Two ways to read the gap, internally consistent:

Probability frame — assume both sides use HIT=$32. Current $14.56 implies P_market ≈ 38%. Our P=70%. Gap is 32 percentage points on probability.

Target frame — assume both sides use P=55-56% (options-implied from skew). The current price then implies a market HIT target of ≈$23-25, vs our $32. Gap is on the rerate target, not the probability.

Both interpretations are defensible from the tape.

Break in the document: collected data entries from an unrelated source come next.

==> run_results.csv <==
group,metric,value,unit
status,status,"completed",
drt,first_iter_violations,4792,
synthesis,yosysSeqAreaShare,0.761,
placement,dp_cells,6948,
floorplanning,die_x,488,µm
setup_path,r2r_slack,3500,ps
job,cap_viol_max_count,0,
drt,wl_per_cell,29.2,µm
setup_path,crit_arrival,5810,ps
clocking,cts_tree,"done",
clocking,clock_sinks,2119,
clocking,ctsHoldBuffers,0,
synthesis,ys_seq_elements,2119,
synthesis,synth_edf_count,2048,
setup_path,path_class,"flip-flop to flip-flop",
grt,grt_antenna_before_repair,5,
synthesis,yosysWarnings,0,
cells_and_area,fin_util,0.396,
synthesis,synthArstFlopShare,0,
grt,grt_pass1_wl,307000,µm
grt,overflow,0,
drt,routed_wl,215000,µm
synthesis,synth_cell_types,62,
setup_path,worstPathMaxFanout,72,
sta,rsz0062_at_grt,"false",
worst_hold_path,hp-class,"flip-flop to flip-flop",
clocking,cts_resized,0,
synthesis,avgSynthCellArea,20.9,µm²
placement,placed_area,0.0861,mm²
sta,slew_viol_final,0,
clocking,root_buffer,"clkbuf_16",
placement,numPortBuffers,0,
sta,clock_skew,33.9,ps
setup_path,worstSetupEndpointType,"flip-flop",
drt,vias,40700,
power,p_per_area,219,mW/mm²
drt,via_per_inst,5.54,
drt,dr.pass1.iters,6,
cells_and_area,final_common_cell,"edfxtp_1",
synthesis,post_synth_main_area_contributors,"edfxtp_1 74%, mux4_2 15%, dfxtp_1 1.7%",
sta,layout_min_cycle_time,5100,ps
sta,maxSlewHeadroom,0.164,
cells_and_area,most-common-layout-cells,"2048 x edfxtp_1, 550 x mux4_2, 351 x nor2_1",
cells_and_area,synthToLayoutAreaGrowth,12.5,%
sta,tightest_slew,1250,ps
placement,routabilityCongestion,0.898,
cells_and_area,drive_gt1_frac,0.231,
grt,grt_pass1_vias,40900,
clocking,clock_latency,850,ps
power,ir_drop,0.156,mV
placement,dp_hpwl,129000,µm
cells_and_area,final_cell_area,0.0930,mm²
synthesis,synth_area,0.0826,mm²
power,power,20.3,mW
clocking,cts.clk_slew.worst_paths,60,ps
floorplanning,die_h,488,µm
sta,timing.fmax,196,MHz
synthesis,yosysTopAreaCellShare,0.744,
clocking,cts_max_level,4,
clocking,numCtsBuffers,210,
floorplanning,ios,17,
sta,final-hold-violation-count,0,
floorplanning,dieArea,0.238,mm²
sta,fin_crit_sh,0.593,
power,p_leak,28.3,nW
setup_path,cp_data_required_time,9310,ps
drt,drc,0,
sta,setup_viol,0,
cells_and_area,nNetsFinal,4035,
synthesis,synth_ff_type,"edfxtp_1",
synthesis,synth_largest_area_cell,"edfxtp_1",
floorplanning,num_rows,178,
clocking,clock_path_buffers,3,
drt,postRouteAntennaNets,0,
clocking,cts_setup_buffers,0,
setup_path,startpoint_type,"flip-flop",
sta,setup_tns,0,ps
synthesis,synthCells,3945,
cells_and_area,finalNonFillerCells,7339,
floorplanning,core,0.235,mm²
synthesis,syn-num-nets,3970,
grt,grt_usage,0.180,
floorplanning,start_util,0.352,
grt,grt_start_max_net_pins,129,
[src/rtl/button_conditioner.sv]
// button_conditioner
//   Multi-channel push-button conditioner: two-flop synchroniser, symmetric
//   press/release debounce and registered one-cycle press/release strobes.
//   Optional auto-repeat of press strobes while held, compiled in with
//   `BUTTON_CONDITIONER_REPEAT_EN.
//
// Ports
//   clk           in   1         system clock, rising edge
//   rst_n         in   1         synchronous active-low reset
//   btn           in   CHANNELS  raw asynchronous buttons, 1 = pressed
//   state         out  CHANNELS  debounced level
//   press         out  CHANNELS  one-cycle strobe on accepted press (and repeats)
//   release_pulse out  CHANNELS  one-cycle strobe on accepted release
//                                (`release` is a reserved word in SystemVerilog)
module button_conditioner #(
    parameter int unsigned CHANNELS      = 4,
    parameter int unsigned STABLE_CYCLES = 1000000,
    parameter int unsigned HOLD_CYCLES   = 50000000,
    parameter int unsigned REPEAT_CYCLES = 10000000
) (
    input  logic                clk,
    input  logic                rst_n,
    input  logic [CHANNELS-1:0] btn,
    output logic [CHANNELS-1:0] state,
    output logic [CHANNELS-1:0] press,
    output logic [CHANNELS-1:0] release_pulse
);

    localparam int unsigned CNT_W = $clog2(STABLE_CYCLES);

    // Reject unusable parameterisations at elaboration.
    if (CHANNELS < 1 || STABLE_CYCLES < 2 || HOLD_CYCLES < 1 || REPEAT_CYCLES < 1) begin : g_bad_param
        $error("button_conditioner: illegal parameter value");
    end

    typedef enum logic {
        IDLE = 1'b0,
        HELD = 1'b1
    } btn_state_e;

    logic [CHANNELS-1:0] s1;
    logic [CHANNELS-1:0] s2;
    btn_state_e          cur     [CHANNELS];
    btn_state_e          cur_n   [CHANNELS];
    logic [CNT_W-1:0]    cnt     [CHANNELS];
    logic [CNT_W-1:0]    cnt_n   [CHANNELS];
    logic [CHANNELS-1:0] press_n;
    logic [CHANNELS-1:0] rel_n;

`ifdef BUTTON_CONDITIONER_REPEAT_EN
    localparam int unsigned RPT_MAX = (HOLD_CYCLES > REPEAT_CYCLES) ? HOLD_CYCLES : REPEAT_CYCLES;
    localparam int unsigned RPT_W   = $clog2(RPT_MAX + 1);

    logic [RPT_W-1:0]    rcnt   [CHANNELS];
    logic [RPT_W-1:0]    rcnt_n [CHANNELS];
    logic [CHANNELS-1:0] rep;      // first repeat already issued for this hold
    logic [CHANNELS-1:0] rep_n;
`endif

    // State register: synchroniser, debounce counters, level FSM, strobes.
    always_ff @(posedge clk) begin
        if (!rst_n) begin
            s1            <= '0;
            s2            <= '0;
            press         <= '0;
            release_pulse <= '0;
            for (int i = 0; i < int'(CHANNELS); i++) begin
                cur[i] <= IDLE;
                cnt[i] <= '0;
`ifdef BUTTON_CONDITIONER_REPEAT_EN
                rcnt[i] <= '0;
`endif
            end
`ifdef BUTTON_CONDITIONER_REPEAT_EN
            rep <= '0;
`endif
        end else begin
            s1            <= btn;
            s2            <= s1;
            press         <= press_n;
            release_pulse <= rel_n;
            for (int i = 0; i < int'(CHANNELS); i++) begin
                cur[i] <= cur_n[i];
                cnt[i] <= cnt_n[i];
`ifdef BUTTON_CONDITIONER_REPEAT_EN
                rcnt[i] <= rcnt_n[i];
`endif
            end
`ifdef BUTTON_CONDITIONER_REPEAT_EN
            rep <= rep_n;
`endif
        end
    end

    // Next state: any agreeing sample clears the count; STABLE_CYCLES
    // consecutive disagreeing samples flip the level and fire a strobe.
    always_comb begin
        press_n = '0;
        rel_n   = '0;
        for (int i = 0; i < int'(CHANNELS); i++) begin
            cur_n[i] = cur[i];
            cnt_n[i] = cnt[i];
        end
`ifdef BUTTON_CONDITIONER_REPEAT_EN
        rep_n = rep;
        for (int i = 0; i < int'(CHANNELS); i++) begin
            rcnt_n[i] = rcnt[i];
        end
`endif
        for (int i = 0; i < int'(CHANNELS); i++) begin
            if (s2[i] == (cur[i] == HELD)) begin
                cnt_n[i] = '0;
            end else if (cnt[i] == CNT_W'(STABLE_CYCLES - 1)) begin
                cnt_n[i]   = '0;
                cur_n[i]   = s2[i] ? HELD : IDLE;
                press_n[i] = s2[i];
                rel_n[i]   = ~s2[i];
            end else begin
                cnt_n[i] = cnt[i] + 1'b1;
            end
`ifdef BUTTON_CONDITIONER_REPEAT_EN
            // Idle, rising or releasing: restart the hold timer, no repeat.
            if (cur[i] == IDLE || cur_n[i] == IDLE) begin
                rcnt_n[i] = '0;
                rep_n[i]  = 1'b0;
            end else if (rcnt[i] == (rep[i] ? RPT_W'(REPEAT_CYCLES - 1) : RPT_W'(HOLD_CYCLES - 1))) begin
                rcnt_n[i]  = '0;
                rep_n[i]   = 1'b1;
                press_n[i] = 1'b1;
            end else begin
                rcnt_n[i] = rcnt[i] + 1'b1;
            end
`endif
        end
    end

    // Level output is the registered FSM state.
    always_comb begin
        for (int i = 0; i < int'(CHANNELS); i++) begin
            state[i] = (cur[i] == HELD);
        end
    end

endmodule

[config.mk]
export PLATFORM = sky130hd
export DESIGN_NAME = button_conditioner
export DESIGN_NICKNAME = d
export VERILOG_FILES = /design/src/rtl/button_conditioner.sv
export SDC_FILE = /design/constraint.sdc
export NUM_CORES = 1
export LEC_CHECK = 0
export BUFFER_PORTS_ARGS = -buffer_cell sky130_fd_sc_hd__buf_2
export CORE_UTILIZATION = 46
export CTS_CLUSTER_SIZE = 25
export DETAILED_ROUTE_END_ITERATION = 8
export GPL_ROUTABILITY_DRIVEN = 0
export GPL_TIMING_DRIVEN = 0
export PLACE_DENSITY = 0.64
export SYNTH_ARGS = -nofsm -noshare
export SYNTH_HDL_FRONTEND = slang
export SYNTH_SLANG_ARGS = --single-unit
[constraint.sdc]
create_clock -name clk -period 2 [get_ports clk]
set_clock_uncertainty 0.05 [all_clocks]
set_input_delay 0.2 -clock clk [delete_from_list [all_inputs] [get_ports clk]]
set_output_delay 0.2 -clock clk [all_outputs]
set_load 0.005 [all_outputs]
# [After elaboration in Yosys (flattened, before gate mapping)]
# Memories as Yosys holds them, arrays and structs flattened.
# Index checks and enable logic that the tools add are counted.
[word_totals] regBits=16 mem_bits_rw=84 output_inout_bits=12 elab_cells=75 mem_count=2
[op_classes] n_addsub=4 eq_ne=8 muxes=30 bitwise_logic=17 reduce_logical=4
[mem_list] name="cnt" words=4 width=20 rd=4 rd_clocked_by_memory_dff=0 wr=4 line="45" rtl="logic [CNT_W-1:0] cnt [CHANNELS];"
[mem_list] name="cur" words=4 width=1 rd=4 rd_clocked_by_memory_dff=0 wr=4 line="43" rtl="btn_state_e cur [CHANNELS];"
[ops] op="20-bit two-way mux" count=12
[ops] op="20-bit by 1-bit adder with 20-bit output, second input constant" count=4
[ops] op="20-bit equality test, second input constant" count=4
[ops] op="1-bit two-way mux" count=18
[ops] op="3-bit OR reduction" count=4
[ops] op="1-bit NOT" count=9
[ops] op="1-bit bitwise OR" count=8
[ops] op="1-bit equality test" count=4

# [Longest topological paths before layout]
[depth] depth_word=4 depth_mapped=7 mapped_depth_nobuf=5

# [Least setup slack after synthesis]
# Ideal clock, no wire load.
[synth_path] path_type="flip-flop to flip-flop" startpoint="memory cnt[2][15] (netlist name)" endpoint="memory cur[2] (netlist name) (enable)" setup_ns=0.290 arrival_time_ns=1.583 t_required_ns=1.660 setup_slack_ns=0.076 stages_incl_launch_ff=5 period_less_slack_ns=1.924 cell_sequence="dfxtp_1 or4b_1 or4_4 nor2_1 a21o_1"
[synth_lines] item="from (decl)" line="45"
[synth_lines] item="to (decl)" line="43"

==> reports/results.tsv <==
metric	value	unit
worstPathCellList	or4_4, or4_4, nor2_4, a21o_1	
ctsHtreeMaxLevel	3	
comb_power_share	3.2	%
multi_input_area	0.002181	sq mm
die_h	99.31	um
r2r-start	cnt[2][13]	
start_kind	flip-flop	
power.net_switching	0.0007560	W
place_hpwl	5.564	mm
required	2030	ps
leakagePower	1.582	nW
post-synth-top-count-cell	dfxtp_1	
critPathCapture	cur[2]	
worst_slew_pin_slew	508.6	ps
drt_first_iter_violations	60	
synthesis.nets	492	
critical_path_class	reg -> reg	
final-setup-viol-count	0	
synth_cell_types	43	
cp-end-kind	flip-flop	
cts_tree	yes	
grt_pass1_vias	2993	
async_reset_ff_share	0	%
yosys-top-cells-count	dfxtp_1, nor2_1, nand2_1, xor2_1, a21oi_1	
drv_slew	0	
synth_edf_count	3	
synth_area_leader_cell	dfxtp_1	
ys.warnings.count	0	
rrSetupSlack	10	ps
worstHoldPathType	in -> reg	
ys.flop_type	dfxtp_1	
post_drt_wl_per_cell	12.37	um
clockBufferDepth	2	
path_clk_slew	100	ps
internal_power	0.002601	W
cp_common_cell	or4_4	
crit_slowest_cell	or4_4	
rsz0062_at_grt	true	
cp-startpoint	cnt[2][13]	
top_layer	met4	
drt_first_pass_iters	4	
syn_area_per_cell	9.036	sq um
die_w	99.31	um
drive_gt1_share	13.63	%
ys_seq_elements	100	
grt_max_degree	17	
antenna_found_initial	0	
coreArea	0.009196	sq mm
crit_fanout	3	
synthesis.area	0.004355	sq mm
status	finished, final reports clean	
io_buffers	17	
grt_pass1_wl	13.51	mm
fmax	503.6	MHz
tns	0	ps
num_rows	35	
vdd_drop_max	0.4424	mV
cp_slowest_stage_delay	580	ps
cts_sinks	100	
start_util	47.36	%
synth.area.top_cells	dfxtp_1, xor2_1, nor2_1	
vias	3349	
yosys.area.top_type_share	44.58	%
clkPwrFrac	36.4	%
hold_viol	0	
wl_met1	3.925	mm
r2r_end	cur[2]	
ioPinCount	18	
pre_cts_ws	-154.4	ps
r2r_cells	4	
p_sw_share	22.52	%
root_buffer	clkbuf_8	
numCtsBuffers	9	
period_minus_slack	1986	ps
syn-instance-count	482	
regArea	0.002038	sq mm
route.detailed.drc	0	
die_area	0.009861	sq mm
fillers	862	
drt_wl_total	7.819	mm
grt_overflow	0	
diodes	0	
maxCapViolations	0	
ant_nets	0	
yosysSeqAreaShare	46.65	%
clkLatencyLatePin	360	ps
fin_crit_sh	99.28	%
syn_to_final_growth	11.98	%
dr_wl_met3	194	um
setup_slack	14.43	ps
worstPathArrival	2010	ps
grt_util_all_layers	16.91	%
seqPwrFrac	60.4	%
power_density	688.3	mW/mm^2
met2_length	3.599	mm
final_net_count	526	
slew_headroom	66.09	%
vias_per_cell	5.299	
==> stage by stage <==
stage	instance area [sq um]	total power [W]	hold WS [ps]	utilization, %	std cells
6_report	4877	0.003357	41.72	53.03	632
5_1_grt	4877	0.003496	38.30	53.03	632
4_1_cts	4838	0.003409	18.31	52.61	631
3_5_place_dp	4579	0.002170	369.3	49.80	610
3_3_place_gp	4579	0.002168	366.7	49.80	610
2_1_floorplan	4355	0.002140	277.3	-	482
==> worst max-delay path: cells and delay by family, from the launching register on <==
kind,cells,cell delay (ps)
AOI/OAI and AO/OA,1,120
DFF,1,330
and+or+nand+nor,3,1200
==> power groups by stage <==
stage / clock network [W] / logic, W / registers [W]
4_1_cts: 0.00128 / 0.000104 / 0.00203
3_5_place_dp: 0 / 0.0000955 / 0.00207
5_1_grt: 0.00134 / 0.000121 / 0.00203
2_1_floorplan: 0 / 0.0000681 / 0.00207
3_3_place_gp: 0 / 0.0000946 / 0.00207
6_report: 0.00122 / 0.000107 / 0.00203
==> cells by family (layout without fill, tap and decap cells) <==
| logic type | after synthesis | count (layout) | synth area share (%) |
|---|---|---|---|
| flip-flops | 100 | 100 | 46.65 |
| buffers and inverters | 39 | 78 | 4.309 |
| AND/OR/NAND/NOR | 229 | 229 | 29.13 |
| AO/OA/AOI/OAI | 59 | 59 | 8.503 |
| XOR/XNOR | 51 | 51 | 10.26 |
| adder cells (fa/ha/maj) | 4 | 4 | 1.149 |
==> state kept, by name (all words and copies together), names as in the netlist <==
name / flops
s1: 4
cnt: 80
press: 4
s2: 4
cur: 4
release_pulse: 4
==> worst min path at each step <==
stage / end / slack (ps) / startpoint / cells after the start
after floorplan: s1[0] / 280 / btn[0] / 1
after global placement: s2[1] / 370 / s1[1] / 1
after detailed placement: s2[2] / 370 / s1[2] / 1
after global routing: s1[0] / 40 / btn[0] / 2
final: s1[2] / 40 / btn[2] / 2
after CTS: s1[2] / 20 / btn[2] / 2
==> cell usage in the layout (no fill, tap or decap), types with 3 or more instances in the layout <==
master,Yosys,layout
dfxtp_1,97,92
nor2_1,60,59
nand2_1,29,28
xor2_1,27,27
a21oi_1,26,25
xnor2_1,24,24
nand3_1,23,22
buf_2,2,19
and2_1,17,17
inv_1,17,17
nand4_1,17,17
o21ai_0,17,16
or3_1,17,15
or4_1,13,12
clkbuf_1,12,11
o31ai_1,11,11
nor4_1,10,10
nor3_1,10,10
buf_4,4,10
clkbuf_8,0,9
and4_1,8,8
and3_1,6,5
dfxtp_2,0,5
nor4b_1,4,4
buf_6,3,3
nand4b_1,3,3
ha_1,4,3
edfxtp_1,3,3
==> routing by layer <==
metal  GRT usage [%]  up-vias
met1           22.27     1551
met2           27.62       29
met4           6.109        0
met5               0        -
met3           3.373       10
li1                -     1759
==> repair_timing <==
action                                 in CTS  in global routing
resized for setup                           9                 12
endpoints found under the hold margin       2                  0
setup endpoints to repair                  28                 55
gates cloned                                0                  0
pin swaps                                   2                  1
hold buffers                                2                  0
setup buffers                               4                  2
==> layout make-up <==
class / count / share of cell area (%)
buffer: 20 / 2.411
sequential: 100 / 41.79
inverter: 17 / 1.308
tap: 111 / 2.848
multi-input combinational: 343 / 44.72
clock buffer: 12 / 3.207
timing repair buffer: 25 / 3.079
clock inverter: 4 / 0.6414
Note: power is estimated with default switching activity, not from simulation.
File: config.mk
export PLATFORM = sky130hd
export DESIGN_NAME = reg_file_dump_ctrl
export DESIGN_NICKNAME = d
export VERILOG_FILES = /design/src/rtl/reg_file_dump_ctrl.sv
export SDC_FILE = /design/constraint.sdc
export NUM_CORES = 1
export LEC_CHECK = 0
export BUFFER_PORTS_ARGS = -buffer_cell sky130_fd_sc_hd__buf_2
export CAP_MARGIN = 20
export CORE_MARGIN = 1.5
export CORE_UTILIZATION = 41
export DETAILED_ROUTE_END_ITERATION = 8
export GPL_TIMING_DRIVEN = 0
export HOLD_SLACK_MARGIN = 0.02
export MAX_ROUTING_LAYER = met4
export PLACE_DENSITY = 0.84
export SYNTH_ARGS = -nofsm -noshare
export SYNTH_HDL_FRONTEND = slang
export SYNTH_SLANG_ARGS = --single-unit
File: constraint.sdc
create_clock -name clk -period 2.7 [get_ports clk]
set_input_delay 0 -clock clk [delete_from_list [all_inputs] [get_ports clk]]
set_output_delay 0 -clock clk [all_outputs]
set_load 0.1 [all_outputs]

Either way, fair value at our assumptions: 0.70 × $32 + 0.25 × $4 + 0.05 × $8 = $23.80. Implied upside +63% from $14.56.

Why the gap exists:

• The EAP pre-readout signal is novel. Cross-corpus search found 4 mentions of "expanded access" + "Phase 3" in 10,607 earnings transcripts. The closest analog (RVMD daraxonrasib) launched EAP after positive Phase 3, not before. The signal hasn't been screened.
• MBX exited PBH on May 11, three days after AMLX's call. AMLX is now the de facto monopoly in GLP-1R antagonism PBH. Three days is not enough for the structural moat improvement to be priced.

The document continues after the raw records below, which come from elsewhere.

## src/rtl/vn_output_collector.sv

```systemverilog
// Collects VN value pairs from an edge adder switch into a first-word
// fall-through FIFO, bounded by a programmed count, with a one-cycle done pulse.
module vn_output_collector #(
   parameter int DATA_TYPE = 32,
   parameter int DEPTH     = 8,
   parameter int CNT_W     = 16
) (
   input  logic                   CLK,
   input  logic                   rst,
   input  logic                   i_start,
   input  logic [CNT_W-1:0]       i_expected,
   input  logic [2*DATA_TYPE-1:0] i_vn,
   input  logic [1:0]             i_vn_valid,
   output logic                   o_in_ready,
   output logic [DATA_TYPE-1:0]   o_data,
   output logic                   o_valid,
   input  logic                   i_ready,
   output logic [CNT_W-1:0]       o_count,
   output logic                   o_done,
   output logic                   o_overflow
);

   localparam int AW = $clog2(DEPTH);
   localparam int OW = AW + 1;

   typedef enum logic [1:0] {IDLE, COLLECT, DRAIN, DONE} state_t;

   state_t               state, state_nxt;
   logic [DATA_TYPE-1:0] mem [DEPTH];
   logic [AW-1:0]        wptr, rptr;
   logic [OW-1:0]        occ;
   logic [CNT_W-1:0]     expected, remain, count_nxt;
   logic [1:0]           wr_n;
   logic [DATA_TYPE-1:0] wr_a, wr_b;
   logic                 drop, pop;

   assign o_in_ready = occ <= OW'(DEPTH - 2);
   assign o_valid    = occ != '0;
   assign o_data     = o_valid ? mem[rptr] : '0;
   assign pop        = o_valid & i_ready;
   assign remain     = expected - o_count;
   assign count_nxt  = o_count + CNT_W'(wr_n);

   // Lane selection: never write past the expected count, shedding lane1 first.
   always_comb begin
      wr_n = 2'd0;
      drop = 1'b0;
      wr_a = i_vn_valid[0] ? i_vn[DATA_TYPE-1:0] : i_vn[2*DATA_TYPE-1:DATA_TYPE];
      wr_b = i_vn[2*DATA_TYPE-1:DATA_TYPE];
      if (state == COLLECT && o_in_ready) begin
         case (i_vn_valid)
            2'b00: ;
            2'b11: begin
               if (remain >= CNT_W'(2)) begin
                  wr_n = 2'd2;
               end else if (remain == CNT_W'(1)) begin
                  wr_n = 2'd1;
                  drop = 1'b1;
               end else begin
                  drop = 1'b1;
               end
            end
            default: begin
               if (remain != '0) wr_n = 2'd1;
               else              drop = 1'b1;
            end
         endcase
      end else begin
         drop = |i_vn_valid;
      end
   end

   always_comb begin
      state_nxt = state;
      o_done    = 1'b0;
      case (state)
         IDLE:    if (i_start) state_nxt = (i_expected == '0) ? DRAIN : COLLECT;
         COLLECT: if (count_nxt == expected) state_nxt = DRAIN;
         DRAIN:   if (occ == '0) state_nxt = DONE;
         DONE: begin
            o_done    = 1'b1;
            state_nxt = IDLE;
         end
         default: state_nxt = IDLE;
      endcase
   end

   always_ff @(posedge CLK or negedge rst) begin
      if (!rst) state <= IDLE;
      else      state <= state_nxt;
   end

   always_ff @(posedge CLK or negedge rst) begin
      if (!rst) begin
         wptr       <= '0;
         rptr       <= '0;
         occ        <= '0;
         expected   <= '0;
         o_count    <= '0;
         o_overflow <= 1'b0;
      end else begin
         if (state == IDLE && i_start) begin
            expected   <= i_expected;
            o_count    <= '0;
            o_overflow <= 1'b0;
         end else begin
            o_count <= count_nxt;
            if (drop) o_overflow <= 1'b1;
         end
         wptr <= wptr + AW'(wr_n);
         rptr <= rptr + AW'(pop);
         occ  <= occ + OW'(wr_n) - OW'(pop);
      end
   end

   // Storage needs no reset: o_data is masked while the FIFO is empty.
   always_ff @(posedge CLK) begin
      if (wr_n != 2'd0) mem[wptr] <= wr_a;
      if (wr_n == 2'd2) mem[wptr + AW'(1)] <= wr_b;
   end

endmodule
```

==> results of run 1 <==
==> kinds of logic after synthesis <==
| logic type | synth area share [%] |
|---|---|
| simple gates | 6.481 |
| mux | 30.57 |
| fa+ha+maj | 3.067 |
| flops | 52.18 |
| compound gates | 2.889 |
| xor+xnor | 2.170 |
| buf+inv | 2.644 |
$ cat src/rtl/frame_uart_streamer_pkg.sv
// Shared constants and FSM encodings for the frame-to-UART streamer.
package frame_uart_streamer_pkg;

  localparam int BYTES_PER_FRAME_DEF = 9216;   // 96x96 greyscale
  localparam int ADDR_W_DEF          = 15;

  // Resync pair the host looks for when the frame header is enabled
  localparam logic [7:0] HDR_BYTE0 = 8'hAA;
  localparam logic [7:0] HDR_BYTE1 = 8'h55;

  typedef enum logic [3:0] {
    S_IDLE    = 4'd0,
    S_HDR0    = 4'd1,
    S_HDR1    = 4'd2,
    S_FETCH   = 4'd3,
    S_LATCH   = 4'd4,
    S_SEND    = 4'd5,
    S_WAIT_HI = 4'd6,
    S_WAIT_LO = 4'd7,
    S_DONE    = 4'd8
  } state_t;

  // Which byte the shared SEND/WAIT handshake is currently carrying
  typedef enum logic [1:0] {
    PH_HDR0 = 2'd0,
    PH_HDR1 = 2'd1,
    PH_PIX  = 2'd2
  } phase_t;

endpackage

$ cat src/rtl/frame_uart_streamer.sv
// Drains one frame from the frame-buffer RAM into the UART Tx, one byte per
// Tx busy cycle. Optional feature: define FRAME_HEADER_EN to prefix each
// frame with the 0xAA,0x55 resync pair.
module frame_uart_streamer
  import frame_uart_streamer_pkg::*;
#(
  parameter int BYTES_PER_FRAME = BYTES_PER_FRAME_DEF,
  parameter int ADDR_W          = ADDR_W_DEF
) (
  input  logic              i_Clk,
  input  logic              i_Rst,
  input  logic              i_Frame_Ready,
  output logic              o_Rd_En,
  output logic [ADDR_W-1:0] o_Rd_Addr,
  input  logic [7:0]        i_Rd_Data,
  output logic              o_Tx_Start,
  output logic [7:0]        o_Tx_Data,
  input  logic              i_Tx_Busy,
  output logic              o_Busy,
  output logic              o_Frame_Done
);

  localparam logic [ADDR_W-1:0] LAST_ADDR = ADDR_W'(BYTES_PER_FRAME - 1);

`ifdef FRAME_HEADER_EN
  localparam state_t FIRST_STATE = S_HDR0;
  localparam phase_t FIRST_PHASE = PH_HDR0;
`else
  localparam state_t FIRST_STATE = S_FETCH;
  localparam phase_t FIRST_PHASE = PH_PIX;
`endif

  state_t            state, state_nxt;
  phase_t            phase;
  logic [ADDR_W-1:0] addr;
  logic              accept;   // frame accepted this cycle
  logic              step;     // advance to next pixel address

  assign o_Rd_Addr = addr;

  // State register
  always_ff @(posedge i_Clk) begin
    if (i_Rst) state <= S_IDLE;
    else       state <= state_nxt;
  end

  // Next-state and strobe outputs; strobes are pure decodes of state so a
  // reset edge drops any pending start immediately
  always_comb begin
    state_nxt    = state;
    o_Rd_En      = 1'b0;
    o_Tx_Start   = 1'b0;
    o_Frame_Done = 1'b0;
    accept       = 1'b0;
    step         = 1'b0;
    unique case (state)
      S_IDLE: begin
        if (i_Frame_Ready) begin
          accept    = 1'b1;
          state_nxt = FIRST_STATE;
        end
      end
      S_HDR0, S_HDR1: state_nxt = S_SEND;
      S_FETCH: begin
        o_Rd_En   = 1'b1;
        state_nxt = S_LATCH;
      end
      S_LATCH: state_nxt = S_SEND;
      S_SEND: begin
        // Tx may still be busy with someone else's byte: hold off
        if (!i_Tx_Busy) begin
          o_Tx_Start = 1'b1;
          state_nxt  = S_WAIT_HI;
        end
      end
      S_WAIT_HI: if (i_Tx_Busy) state_nxt = S_WAIT_LO;
      S_WAIT_LO: begin
        if (!i_Tx_Busy) begin
          case (phase)
            PH_HDR0: state_nxt = S_HDR1;
            PH_HDR1: state_nxt = S_FETCH;
            default: begin
              if (addr == LAST_ADDR) state_nxt = S_DONE;
              else begin
                step      = 1'b1;
                state_nxt = S_FETCH;
              end
            end
          endcase
        end
      end
      S_DONE: begin
        o_Frame_Done = 1'b1;
        state_nxt    = S_IDLE;
      end
      default: state_nxt = S_IDLE;
    endcase
  end

  // Datapath: address counter, Tx byte holding register, busy flag, phase
  always_ff @(posedge i_Clk) begin
    if (i_Rst) begin
      addr      <= '0;
      o_Tx_Data <= '0;
      o_Busy    <= 1'b0;
      phase     <= PH_PIX;
    end else begin
      if (accept) begin
        o_Busy <= 1'b1;
        addr   <= '0;
        phase  <= FIRST_PHASE;
      end
      if (step) addr <= addr + ADDR_W'(1);
      case (state)
        S_HDR0:  o_Tx_Data <= HDR_BYTE0;
        S_HDR1: begin
          o_Tx_Data <= HDR_BYTE1;
          phase     <= PH_HDR1;
        end
        S_FETCH: phase     <= PH_PIX;
        S_LATCH: o_Tx_Data <= i_Rd_Data;
        S_DONE:  o_Busy    <= 1'b0;
        default: ;
      endcase
    end
  end

endmodule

The coordinated insider selling caps our prior at 70% rather than pushing higher.

Risks, ranked

1. LUCIDITY misses primary endpoint. P ≈25-30%. Impact: -65 to -80% to cash floor (≈$3.50-4.50). The binary itself dominates the risk profile.

2. Relyvrio precedent — what's different this time? Same management, same "conservative powering" language pre-PHOENIX fail (2024). PHOENIX failed because AMX0035 in ALS faced two regulatory novelties at once: a non-mechanistic compound (taurursodiol + sodium phenylbutyrate, multimodal/uncertain MoA in motor neuron disease) and an endpoint (ALSFRS-R + survival composite) the FDA had accepted with skepticism. PBH is structurally different: the pharmacological chain is direct and mechanistic — bariatric surgery alters anatomy → exaggerated GLP-1 release post-meal → hyperinsulinemia → hypoglycemia; avexatide blocks the GLP-1 receptor → breaks the chain. Phase 2b showed 64% reduction (p=0.0031). The endpoint (composite Level 2/3 hypoglycemic events through Week 16) is FDA-agreed registration-enabling. Mechanism-to-endpoint is one step, not several. Same team, different drug-mechanism-disease triad. The Relyvrio precedent calibrates downward but does not invalidate.

3. Insider selling is discretionary, not 10b5-1. Probability unknown until Form 4 footnote check. If discretionary, the management signaling cluster compresses to noise — slashes posterior P_hit from 70% to 55-60%.

4. Recordati gets FDA agreement on MMTT endpoint. Their PASIPHY Phase 2 hit on May 12 (p<0.02 MMTT glucose). Different mechanism (somatostatin), different endpoint. If FDA accepts MMTT as registration-enabling, Recordati moves to Phase 3 faster than expected and compresses AMLX peak revenue 15-20%.

5. Capital raise before readout. Would signal no insider data confidence and be highly dilutive at current price.

Catalysts and monitor list

What would strengthen conviction

• 8-K disclosing FDA pre-NDA meeting before readout — confirms management cluster
• Q2 EAP enrollment update >100 patients — validates 160K TAM and physician demand
• Form 4 footnotes confirm 10b5-1 plans pre-dating late-March enrollment completion

What would change our mind (bearish)

• Form 4 reveals discretionary insider selling, no 10b5-1 plan → P_hit to 55-60%, management cluster collapses
• Capital raise announcement before readout → signals no insider confidence
• LUCIDITY interim DSMB stop for futility → thesis dies
• Recordati announces FDA accepted MMTT endpoint → compress HIT target 15-20%

Sizing

Tenth-Kelly on the binary (p=0.70, win=+120%, loss=-73%) implies ≈6.3% of catalyst sleeve. The flat-to-call options skew makes downside protection cheap — a long + August $8 put structure converts the asymmetry from +120%/-73% to +120%/-45%.

Evidence

*Conditional on 10b5-1 plan status; drops to ≈0.5 if discretionary.

Memo LR signal: 1.4. Market underweights the cluster + MBX exit + favorable trial design. Edge is real but bounded by the unresolved insider gap.